Search code examples
pythonresumablejs

How to concat files in Python where total size > available memory


I'm writing a Python backend for Resumable.js, which allows uploading large files from a browser by splitting them into smaller chunks on the client.

Once the server has finished saving all chunks into a temporary folder, it needs to combine them. Individual chunks are quite small (1 MB by default) binary files, but their total size could be possibly larger than the web server's available memory.

How would you do the combining step in Python?
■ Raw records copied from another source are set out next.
**src/include/tsa_pkg.sv**
```systemverilog
// Shared constants and types for the two-channel serial audio port.
package tsa_pkg;
   localparam int unsigned CLK_HZ = 100000000;
   localparam int unsigned WORD_MAX = 24;
   localparam int unsigned SUB_BITS = 32;
   localparam int unsigned BCLK_PER_FRAME = 64;
   localparam int unsigned MCLK_PER_FRAME = 256;
   localparam int unsigned MSB_SLOT = 1;
   localparam logic [4:0] MSB_SLOT_5 = 5'h01;
   localparam logic [4:0] SLOT_LAST = 5'h1f;
   localparam logic [4:0] WIDTH_DEF = 5'h18;
   localparam logic [4:0] WIDTH_MIN = 5'h08;
   localparam logic [7:0] RATE_DIV_DEF = 8'h08;
   localparam logic [23:0] ZERO_WORD = 24'h000000;
   localparam logic [4:0] ZERO_CNT = 5'h00;
   localparam logic [7:0] ZERO_DIV = 8'h00;
   typedef enum logic {CH_A, CH_B} tsa_chan_t;
   typedef enum logic [1:0] {FMT_SERIAL, FMT_PRO, FMT_CONSUMER} tsa_fmt_t;
endpackage

```
**src/hw/tsa_sync.sv**
```systemverilog
// Two-flip-flop synchroniser with edge detection on the settled copy.
`timescale 1ns/1ps
module tsa_sync (
   // Clock and reset.
   input wire logic sys_clk_in,
   input wire logic reset_n_in,
   // Asynchronous level in, settled level and edges out.
   input wire logic async_in,
   output logic level_out,
   output logic rise_out,
   output logic fall_out
);
   typedef struct packed {
      logic meta;
      logic settled;
      logic prev;
   } tsa_sync_state_t;
   tsa_sync_state_t st, next_st;

   // The first stage feeds only the second; edges are taken from stage two.
   always_comb begin
      next_st = st;
      next_st.meta = async_in;
      next_st.settled = st.meta;
      next_st.prev = st.settled;
   end

   always_ff @(posedge sys_clk_in or negedge reset_n_in) begin
      if (!reset_n_in) begin
         st <= '0;
      end else begin
         st <= next_st;
      end
   end

   assign level_out = st.settled;
   assign rise_out = st.settled & ~st.prev;
   assign fall_out = ~st.settled & st.prev;
endmodule // tsa_sync

```
**src/hw/tsa_clkgen.sv**
```systemverilog
// Divider that makes the 256x master clock and the 64x bit clock enables.
`timescale 1ns/1ps
module tsa_clkgen (
   // Clock and reset.
   input wire logic sys_clk_in,
   input wire logic reset_n_in,
   // Half period of the master clock in system cycles.
   input wire logic [7:0] half_div_in,
   // Master clock level and bit clock edge enables.
   output logic mclk_out,
   output logic bclk_out,
   output logic bclk_rise_out,
   output logic bclk_fall_out
);
   typedef struct packed {
      logic [7:0] div;
      logic [2:0] phase;
      logic mclk;
      logic bclk;
      logic rise;
      logic fall;
   } tsa_clkgen_state_t;
   tsa_clkgen_state_t st, next_st;

   // Eight master half periods make one bit period, hence 256 over 64.
   always_comb begin
      next_st = st;
      next_st.rise = 1'b0;
      next_st.fall = 1'b0;
      if (st.div + 8'h01 >= half_div_in) begin
         next_st.div = tsa_pkg::ZERO_DIV;
         next_st.mclk = ~st.mclk;
         next_st.phase = st.phase + 3'h1;
         if (st.phase == 3'h3) begin
            next_st.bclk = 1'b0;
            next_st.fall = 1'b1;
         end else if (st.phase == 3'h7) begin
            next_st.bclk = 1'b1;
            next_st.rise = 1'b1;
         end
      end else begin
         next_st.div = st.div + 8'h01;
      end
   end

   always_ff @(posedge sys_clk_in or negedge reset_n_in) begin
      if (!reset_n_in) begin
         st <= '0;
      end else begin
         st <= next_st;
      end
   end

   assign mclk_out = st.mclk;
   assign bclk_out = st.bclk;
   assign bclk_rise_out = st.rise;
   assign bclk_fall_out = st.fall;
endmodule // tsa_clkgen

```
**src/hw/tsa_port.sv**
```systemverilog
// Two-channel serial audio port: receiver, transmitter and clock outputs.
`timescale 1ns/1ps
// Overview of operation
// Source changes data and sync on rising edge.
// Input data sampled on bit clock falling edge.
// MSB in second bit slot of sub-frame.
// Input bit clock is 64x frame rate.
// Input sync low for A, high for B.
// Input frame rate within 27 to 54 kHz.
// Optional input master clock is 256x rate.
// Input always two-channel, word-wide sync.
// Output words up to 24 bits, width set.
// Output MSB one bit after sync edge.
// Output bit clock is 64x sample rate.
// Output data changes on bit clock rise.
// Output sync low for A, high for B.
// Serial port and digital interface share hardware.
// Master clock output at 256x sample rate.
// Transmit frame sync follows reference when slaved.
// Zero beyond width; ignore input past bit 24.
// Parallel word at sync edge; preload output word.
module tsa_port (
   // Clock and reset.
   input wire logic sys_clk_in,
   input wire logic reset_n_in,
   // Configuration.
   input wire logic [1:0] in_format_in,
   input wire logic [1:0] out_format_in,
   input wire logic [4:0] out_width_in,
   input wire logic [7:0] rate_half_div_in,
   input wire logic ref_slave_in,
   input wire logic ref_sync_in,
   // Serial input pins.
   input wire logic ser_in_data_in,
   input wire logic ser_in_bclk_in,
   input wire logic ser_in_fsync_in,
   input wire logic ser_in_mclk_in,
   // Received words.
   output logic [23:0] rx_word_out,
   output logic rx_chan_b_out,
   output logic rx_valid_out,
   output logic rx_mclk_seen_out,
   // Words to send.
   input wire logic [23:0] tx_word_a_in,
   input wire logic [23:0] tx_word_b_in,
   output logic tx_take_out,
   // Serial output pins.
   output logic ser_out_data_out,
   output logic ser_out_bclk_out,
   output logic ser_out_fsync_out,
   output logic mclk_out,
   output logic tx_fsync_out
);
   typedef struct packed {
      logic [23:0] rx_shift;
      logic [4:0] rx_slot;
      logic rx_side;
      logic [23:0] rx_word;
      logic rx_chan_b;
      logic rx_valid;
      logic rx_mclk_seen;
      logic [23:0] tx_shift;
      logic [23:0] tx_next_a;
      logic [23:0] tx_next_b;
      logic [4:0] tx_slot;
      logic tx_side;
      logic tx_take;
      logic ser_data;
      logic ser_bclk;
      logic ser_fsync;
      logic mclk;
      logic tx_fsync;
   } tsa_port_state_t;
   tsa_port_state_t st, next_st;

   logic bclk_lvl, bclk_rise, bclk_fall;
   logic fs_lvl, dat_lvl, mck_rise, ref_lvl;
   logic gen_mclk, gen_bclk, gen_rise, gen_fall;
   logic in_serial, out_serial;

   // The bit clock and pins are sampled by the system clock, so the input
   // bit clock must stay well below a quarter of the system rate.
   tsa_sync u_bclk (
      .sys_clk_in(sys_clk_in),
      .reset_n_in(reset_n_in),
      .async_in(ser_in_bclk_in),
      .level_out(bclk_lvl),
      .rise_out(bclk_rise),
      .fall_out(bclk_fall)
   );
   tsa_sync u_fsync (
      .sys_clk_in(sys_clk_in),
      .reset_n_in(reset_n_in),
      .async_in(ser_in_fsync_in),
      .level_out(fs_lvl),
      .rise_out(),
      .fall_out()
   );
   tsa_sync u_data (
      .sys_clk_in(sys_clk_in),
      .reset_n_in(reset_n_in),
      .async_in(ser_in_data_in),
      .level_out(dat_lvl),
      .rise_out(),
      .fall_out()
   );
   tsa_sync u_mclk (
      .sys_clk_in(sys_clk_in),
      .reset_n_in(reset_n_in),
      .async_in(ser_in_mclk_in),
      .level_out(),
      .rise_out(mck_rise),
      .fall_out()
   );
   tsa_sync u_ref (
      .sys_clk_in(sys_clk_in),
      .reset_n_in(reset_n_in),
      .async_in(ref_sync_in),
      .level_out(ref_lvl),
      .rise_out(),
      .fall_out()
   );

   tsa_clkgen u_gen (
      .sys_clk_in(sys_clk_in),
      .reset_n_in(reset_n_in),
      .half_div_in(rate_half_div_in),
      .mclk_out(gen_mclk),
      .bclk_out(gen_bclk),
      .bclk_rise_out(gen_rise),
      .bclk_fall_out(gen_fall)
   );

   // Only one of the two interfaces owns the shared hardware at a time.
   assign in_serial = (in_format_in == 2'(tsa_pkg::FMT_SERIAL));
   assign out_serial = (out_format_in == 2'(tsa_pkg::FMT_SERIAL));

   function automatic logic [23:0] tsa_mask(input logic [23:0] w, input logic [4:0] width);
      logic [23:0] m;
      m = ~tsa_pkg::ZERO_WORD;
      if (width < 5'(tsa_pkg::WORD_MAX)) begin
         m = ~(m >> width);
      end
      return w & m;
   endfunction

   function automatic logic [4:0] tsa_width(input logic [4:0] w);
      logic [4:0] r;
      r = w;
      if (w > 5'(tsa_pkg::WORD_MAX)) begin
         r = 5'(tsa_pkg::WORD_MAX);
      end else if (w < tsa_pkg::WIDTH_MIN) begin
         r = tsa_pkg::WIDTH_MIN;
      end
      return r;
   endfunction

   localparam logic [4:0] SLOT_LOAD = 5'h10;

   always_comb begin
      next_st = st;
      next_st.rx_valid = 1'b0;
      next_st.tx_take = 1'b0;
      if (mck_rise) begin
         next_st.rx_mclk_seen = 1'b1;
      end
      // Receiver: sample on falling bit clock edge; the sync level names the
      // channel and always spans a whole sub-frame.
      if (in_serial && bclk_fall) begin
         if (fs_lvl != st.rx_side) begin
            next_st.rx_word = st.rx_shift;
            next_st.rx_chan_b = st.rx_side;
            next_st.rx_valid = 1'b1;
            next_st.rx_side = fs_lvl;
            next_st.rx_slot = tsa_pkg::ZERO_CNT;
            next_st.rx_shift = tsa_pkg::ZERO_WORD;
         end else begin
            if (st.rx_slot != tsa_pkg::SLOT_LAST) begin
               next_st.rx_slot = st.rx_slot + 5'h01;
            end
            // Slot 0 carries no data; slots past the 24th are dropped.
            if (st.rx_slot + 5'h01 >= tsa_pkg::MSB_SLOT_5 &&
                st.rx_slot + 5'h01 <= 5'(tsa_pkg::WORD_MAX)) begin
               next_st.rx_shift[5'(tsa_pkg::WORD_MAX) - (st.rx_slot + 5'h01)] = dat_lvl;
            end
         end
      end
      // Transmitter: 32 slots per channel; everything moves on the rising edge.
      // The frame counter runs in every format so the transmit sync keeps the sample rate.
      if (gen_rise) begin
         next_st.tx_slot = st.tx_slot + 5'h01;
         next_st.ser_data = 1'b0;
         if (st.tx_slot == tsa_pkg::SLOT_LAST) begin
            next_st.tx_side = ~st.tx_side;
            next_st.tx_shift = st.tx_side ? tsa_mask(st.tx_next_a, tsa_width(out_width_in))
                                          : tsa_mask(st.tx_next_b, tsa_width(out_width_in));
         end else if (st.tx_slot + 5'h01 >= tsa_pkg::MSB_SLOT_5 &&
                      st.tx_slot < 5'(tsa_pkg::WORD_MAX)) begin
            next_st.ser_data = st.tx_shift[23];
            next_st.tx_shift = {st.tx_shift[22:0], 1'b0};
         end
         // Words for the next frame are taken well before the first MSB.
         if (out_serial && st.tx_slot == SLOT_LOAD && st.tx_side) begin
            next_st.tx_next_a = tx_word_a_in;
            next_st.tx_next_b = tx_word_b_in;
            next_st.tx_take = 1'b1;
         end
      end
      if (out_serial) begin
         next_st.ser_bclk = gen_bclk;
         next_st.ser_fsync = next_st.tx_side;
      end else begin
         next_st.ser_bclk = 1'b0;
         next_st.ser_data = 1'b0;
         next_st.ser_fsync = 1'b0;
      end
      next_st.mclk = gen_mclk;
      // The frame sync marker follows the reference when the rate is slaved.
      next_st.tx_fsync = ref_slave_in ? ref_lvl : st.tx_side;
   end

   always_ff @(posedge sys_clk_in or negedge reset_n_in) begin
      if (!reset_n_in) begin
         st <= '0;
      end else begin
         st <= next_st;
      end
   end

   assign rx_word_out = st.rx_word;
   assign rx_chan_b_out = st.rx_chan_b;
   assign rx_valid_out = st.rx_valid;
   assign rx_mclk_seen_out = st.rx_mclk_seen;
   assign tx_take_out = st.tx_take;
   assign ser_out_data_out = st.ser_data;
   assign ser_out_bclk_out = st.ser_bclk;
   assign ser_out_fsync_out = st.ser_fsync;
   assign mclk_out = st.mclk;
   assign tx_fsync_out = st.tx_fsync;
endmodule // tsa_port

```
Say a folder only contains n files, with names: "1", "2", "3"...

Can you explain how:

  • read()
  • write(.., 'wb')
  • write(.., 'ab')
  • shutil.copyfileobj()
  • mmap

would work in this case and what would be the recommended solution, based on these memory requirements?


Solution

  • Sticking to a purely pythonic solution (I assume you have your reasons for not going with 'cat' in Linux or 'copy' in Windows):

    with open('out_bin','wb') as wfd:
        for f in filepaths:
            with open(f,'rb') as fd:
                # 1MB per writing chunk.
                shutil.copyfileobj(fd, wfd, 1024 * 1024 * 1)
    

    will get the job done reliably and efficiently.

    Key points being writing and reading in binary mode ('wb', 'rb') so as to avoid pollution of the final result with unsolicited newline conversions that could otherwise happen, corrupting the final binary.

    If you are looking for the fastest approach then you might need to benchmark against the other methods you indicated an interest in, and I don't see any guarantees that the winner of said benchmark would not be somewhat OS dependent.